Optimization of the Recovery Time of Pyramid Code in Distributed Storage System

In large scale distributed storage systems, erasure code is a basic technology that provides high reliability at low cost. Compared with traditional redundancy technology, erasure coding technology has low redundancy and high flexibility. Therefore, it is a good choice for distributed systems to construct Pyramid codes that are flexible and suitable for a variety of application scenarios, but its disadvantage is that the data recovery time is still long. To address the above problems, in this paper, we propose an Active Fault-Tolerant Pyramid (AFTP) based code, which dynamically adjusts the length of the group in the Pyramid code and the original data block correlation with redundant blocks by using the hard disk fault prediction model based on the decision tree to reduce the length of the group of data blocks in a potentially faulty hard disk, which can be used for multiple hard disk failures.
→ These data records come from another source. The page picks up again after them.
**config.mk**
```make
export PLATFORM = sky130hd
export DESIGN_NAME = zone_alarm_ctrl
export DESIGN_NICKNAME = d
export VERILOG_FILES = /design/src/rtl/zone_alarm_pkg.sv /design/src/rtl/zone_sync.sv /design/src/rtl/zone_debounce.sv /design/src/rtl/zone_latch.sv /design/src/rtl/zone_alarm_ctrl.sv
export SDC_FILE = /design/constraint.sdc
export NUM_CORES = 1
export LEC_CHECK = 0
export BUFFER_PORTS_ARGS = -buffer_cell sky130_fd_sc_hd__clkbuf_2
export CORE_MARGIN = 3
export CORE_UTILIZATION = 45
export DETAILED_ROUTE_END_ITERATION = 12
export PLACE_DENSITY = 0.71
export SYNTH_ARGS = -nofsm -noshare
export SYNTH_HDL_FRONTEND = slang
export SYNTH_SLANG_ARGS = --single-unit
```
**constraint.sdc**
```tcl
create_clock -name clk -period 0.9 [get_ports clk]
set_input_delay 0.045 -clock clk [delete_from_list [all_inputs] [get_ports clk]]
set_output_delay 0.045 -clock clk [all_outputs]
set_load 0.01 [all_outputs]
```
**src/rtl/zone_alarm_pkg.sv**
```systemverilog
package zone_alarm_pkg;
  localparam int NUM_ZONES = 3;
  localparam int IND_BASE  = NUM_ZONES;
  localparam int BUZZ_BIT  = 2 * NUM_ZONES;
  localparam int IO_W      = BUZZ_BIT + 1;
endpackage

```
**src/rtl/zone_sync.sv**
```systemverilog
module zone_sync (
  input  logic clk,
  input  logic rst,
  input  logic raw_in,
  output logic sync_out
);
  logic stage1;

  always_ff @(posedge clk) begin
    if (rst) begin
      stage1   <= 1'b1;
      sync_out <= 1'b1;
    end else begin
      stage1   <= raw_in;
      sync_out <= stage1;
    end
  end

  // second stage follows the first with one clock of delay
  a_r7_two_stage: assert property (@(posedge clk) disable iff (rst)
    1'b1 |=> sync_out == $past(stage1));
endmodule

```
**src/rtl/zone_debounce.sv**
```systemverilog
module zone_debounce #(
  parameter int DEB_CYCLES = 4
) (
  input  logic clk,
  input  logic rst,
  input  logic level_in,
  output logic level_out
);
  localparam int CNT_W = (DEB_CYCLES < 2) ? 1 : $clog2(DEB_CYCLES);
  localparam logic [CNT_W-1:0] CNT_LAST = CNT_W'(DEB_CYCLES - 1);

  logic [CNT_W-1:0] run_cnt;

  always_ff @(posedge clk) begin
    if (rst) begin
      level_out <= 1'b1;
      run_cnt   <= '0;
    end else if (level_in == level_out) begin
      run_cnt <= '0;
    end else if (run_cnt == CNT_LAST) begin
      level_out <= level_in;
      run_cnt   <= '0;
    end else begin
      run_cnt <= run_cnt + 1'b1;
    end
  end

  // agreeing input never moves the accepted level
  a_r6_agree_stable: assert property (@(posedge clk) disable iff (rst)
    (level_in == level_out) |=> $stable(level_out));
  // a differing input before the window completes does not flip it
  a_r6_no_early_flip: assert property (@(posedge clk) disable iff (rst)
    (level_in != level_out && run_cnt != CNT_LAST) |=> $stable(level_out));
endmodule

```
**src/rtl/zone_latch.sv**
```systemverilog
module zone_latch #(
  parameter int ZONES = 3
) (
  input  logic             clk,
  input  logic             rst,
  input  logic [ZONES-1:0] zone_ok,
  output logic [ZONES-1:0] ind,
  output logic             buzz
);
  logic all_closed;
  assign all_closed = &zone_ok;

  always_ff @(posedge clk) begin
    if (rst) begin
      ind  <= '0;
      buzz <= 1'b0;
    end else if (!all_closed) begin
      ind  <= ind | ~zone_ok;
      buzz <= 1'b1;
    end else begin
      ind  <= '0;
      buzz <= 1'b0;
    end
  end

  for (genvar i = 0; i < ZONES; i++) begin : g_chk
    // an open zone sets its own indicator and the buzzer
    a_r2_set_on_open: assert property (@(posedge clk) disable iff (rst)
      !zone_ok[i] |=> ind[i] && buzz);
    // a lit indicator holds while any zone is open
    a_r4_hold: assert property (@(posedge clk) disable iff (rst)
      (ind[i] && !all_closed) |=> ind[i]);
  end

  // all closed clears every indicator and the buzzer together
  a_r5_clear_all: assert property (@(posedge clk) disable iff (rst)
    all_closed |=> (ind == '0) && !buzz);
  // buzzer is on exactly when some indicator is lit
  a_r3_buzz_any: assert property (@(posedge clk) disable iff (rst)
    buzz == (ind != '0));
endmodule

```
**src/rtl/zone_alarm_ctrl.sv**
```systemverilog
module zone_alarm_ctrl
  import zone_alarm_pkg::*;
#(
  parameter int DEB_CYCLES = 4
) (
  input  logic            clk,
  input  logic            rst,
  input  logic [IO_W-1:0] gpio_in,
  output logic [IO_W-1:0] gpio_out
);
  logic [NUM_ZONES-1:0] synced;
  logic [NUM_ZONES-1:0] accepted;
  logic [NUM_ZONES-1:0] ind;
  logic                 buzz;
  logic                 unused_hi;

  assign unused_hi = ^gpio_in[IO_W-1:NUM_ZONES];

  for (genvar z = 0; z < NUM_ZONES; z++) begin : g_zone
    zone_sync u_sync (
      .clk      (clk),
      .rst      (rst),
      .raw_in   (gpio_in[z]),
      .sync_out (synced[z])
    );
    zone_debounce #(.DEB_CYCLES(DEB_CYCLES)) u_deb (
      .clk       (clk),
      .rst       (rst),
      .level_in  (synced[z]),
      .level_out (accepted[z])
    );
  end

  zone_latch #(.ZONES(NUM_ZONES)) u_latch (
    .clk     (clk),
    .rst     (rst),
    .zone_ok (accepted),
    .ind     (ind),
    .buzz    (buzz)
  );

  assign gpio_out[NUM_ZONES-1:0]        = accepted;
  assign gpio_out[BUZZ_BIT-1:IND_BASE]  = ind;
  assign gpio_out[BUZZ_BIT]             = buzz;

  // indicators and buzzer are 0 in the cycle after reset
  a_r1_reset_quiet: assert property (@(posedge clk)
    rst |=> gpio_out[BUZZ_BIT:IND_BASE] == '0);
endmodule

```
## After elaboration in Yosys (flattened, before gate mapping)

Cells that the tools add are included.

| cells by class | value |
|---|---|
| $add $sub $neg | 3 |
| eq/ne operators | 6 |
| muxes and demuxes | 1 |
| bitwise gates (word level) | 5 |
| reduce and logical (&&, ||, !) cells | 8 |

Operators with widths:

| operator | number |
|---|---|
| OR reduction 3 bit | 3 |
| adder 2 x 1 -> 2 bit (second input constant) | 3 |
| equality test 2 bit (second input constant) | 3 |
| AND reduction 2 bit | 3 |
| equality test 1 bit | 3 |
| inverter 1 bit | 3 |
| inverter 3 bit | 1 |
| bitwise OR 3 bit | 1 |
| AND reduction 3 bit | 1 |
| OR reduction 2 bit | 1 |
| 2-to-1 mux 1 bit | 1 |

| storage, ports and cells | value |
|---|---|
| bits in registers | 19 |
| input port bits | 9 |
| output and inout bits | 7 |
| logic and storage cells | 37 |

## Logic depth before layout (Yosys ltp)

| logic depth | value |
|---|---|
| word-level depth | 3 |
| gate-level depth with buffers | 3 |
| gate-level depth less buffers | 3 |

## Hierarchy

A second synthesis with hierarchy kept.

| unflattened totals | value |
|---|---|
| cells, all modules | 52 |
| area total of the unflattened synthesis | 656.9 um2 |

By module, submodules not included:

| module | times used | cells each | area each (um2) | sequential area each (um2) |
|---|---|---|---|---|
| zone_debounce | 3 | 9 | 118.9 | 60.1 |
| zone_sync | 3 | 4 | 52.6 | 40.0 |
| zone_latch | 1 | 12 | 135.1 | 80.1 |
| zone_alarm_ctrl | 1 | 1 | 7.5 | 0.0 |

## Worst setup path before layout

OpenSTA, ideal clock, no wires.

| timing | value |
|---|---|
| kind | register to register |
| from | register g_zone[0].u_deb.run_cnt[0] |
| to | register g_zone[0].u_deb.level_out |
| library setup time | 0.120 ns |
| data arrival time | 0.822 ns |
| required time | 0.780 ns |
| slack | -0.041 ns |
| stages on the path, launching flop included | 3 |
| clock period less this slack | 0.941 ns |
| path through | dfxtp_1 ha_1 a211o_1 |

| between the ends | value |
|---|---|
| cells in the longest elaborated chain, start to end | 2 |

Ends and longest elaborated chain:

| element | line | RTL |
|---|---|---|
| from (decl) | zone_debounce.sv:12 | `logic [CNT_W-1:0] run_cnt;` |
| from (signal assigned) | zone_debounce.sv:24 | `run_cnt <= run_cnt + 1'b1;` |
| equality test 2 bit | zone_debounce.sv:20 | `end else if (run_cnt == CNT_LAST) begin` |
| AND reduction 2 bit (no line) | - |  |
| to (signal assigned) | zone_debounce.sv:21 | `level_out <= level_in;` |
| to (decl) | zone_debounce.sv:7 | `output logic level_out` |

No other way between the ends.
A chain may end at the register's enable or synchronous reset.

## Final worst setup path

| timing | value |
|---|---|
| from | register g_zone[2].u_deb.run_cnt[0] |
| to | register g_zone[2].u_deb.level_out |

| between the ends | value |
|---|---|
| cells in the longest elaborated chain, start to end | 2 |

Ends and longest elaborated chain:

| element | line |
|---|---|
| from (decl) | zone_debounce.sv:12 |
| from (signal assigned) | zone_debounce.sv:24 |
| equality test 2 bit | zone_debounce.sv:20 |
| AND reduction 2 bit (no line) | - |
| to (signal assigned) | zone_debounce.sv:21 |
| to (decl) | zone_debounce.sv:7 |

No other way between the ends.
--- config.mk ---
export PLATFORM = sky130hd
export DESIGN_NAME = isa_dma_engine
export DESIGN_NICKNAME = d
export VERILOG_FILES = /design/src/rtl/isa_dma_pkg.sv /design/src/rtl/isa_dma_chan.sv /design/src/rtl/isa_dma_arb.sv /design/src/rtl/isa_dma_cyc.sv /design/src/rtl/isa_dma_engine.sv
export SDC_FILE = /design/constraint.sdc
export NUM_CORES = 1
export LEC_CHECK = 0
export ABC_CLOCK_PERIOD_IN_PS = 3200
export BUFFER_PORTS_ARGS = -buffer_cell sky130_fd_sc_hd__buf_4
export CORE_AREA = 4 4 133 230
export DETAILED_ROUTE_END_ITERATION = 6
export DIE_AREA = 0 0 137 234
export GPL_TIMING_DRIVEN = 0
export SYNTH_ARGS = -nofsm -noshare
export SYNTH_HDL_FRONTEND = slang
export SYNTH_SLANG_ARGS = --single-unit
--- constraint.sdc ---
create_clock -name clk_i -period 3.2 [get_ports clk_i]
set_clock_uncertainty 0.15 [all_clocks]
set_input_delay 0.64 -clock clk_i [delete_from_list [all_inputs] [get_ports clk_i]]
set_output_delay 0.64 -clock clk_i [all_outputs]
set_load 0.01 [all_outputs]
All read and recovery operations are performed within the group, reducing recovery time without adding additional storage overhead. To verify the validity of the AFTP code, we conduct intensive experiments on the distributed storage system based on Ceph. The results show that, compared with Basic-Pyramid (BP), the recovery time of AFTP code is reduced by 8%-64%, and compared with the commonly used classic block codes, the recovery time of AFTP code is reduced by 11%-52%.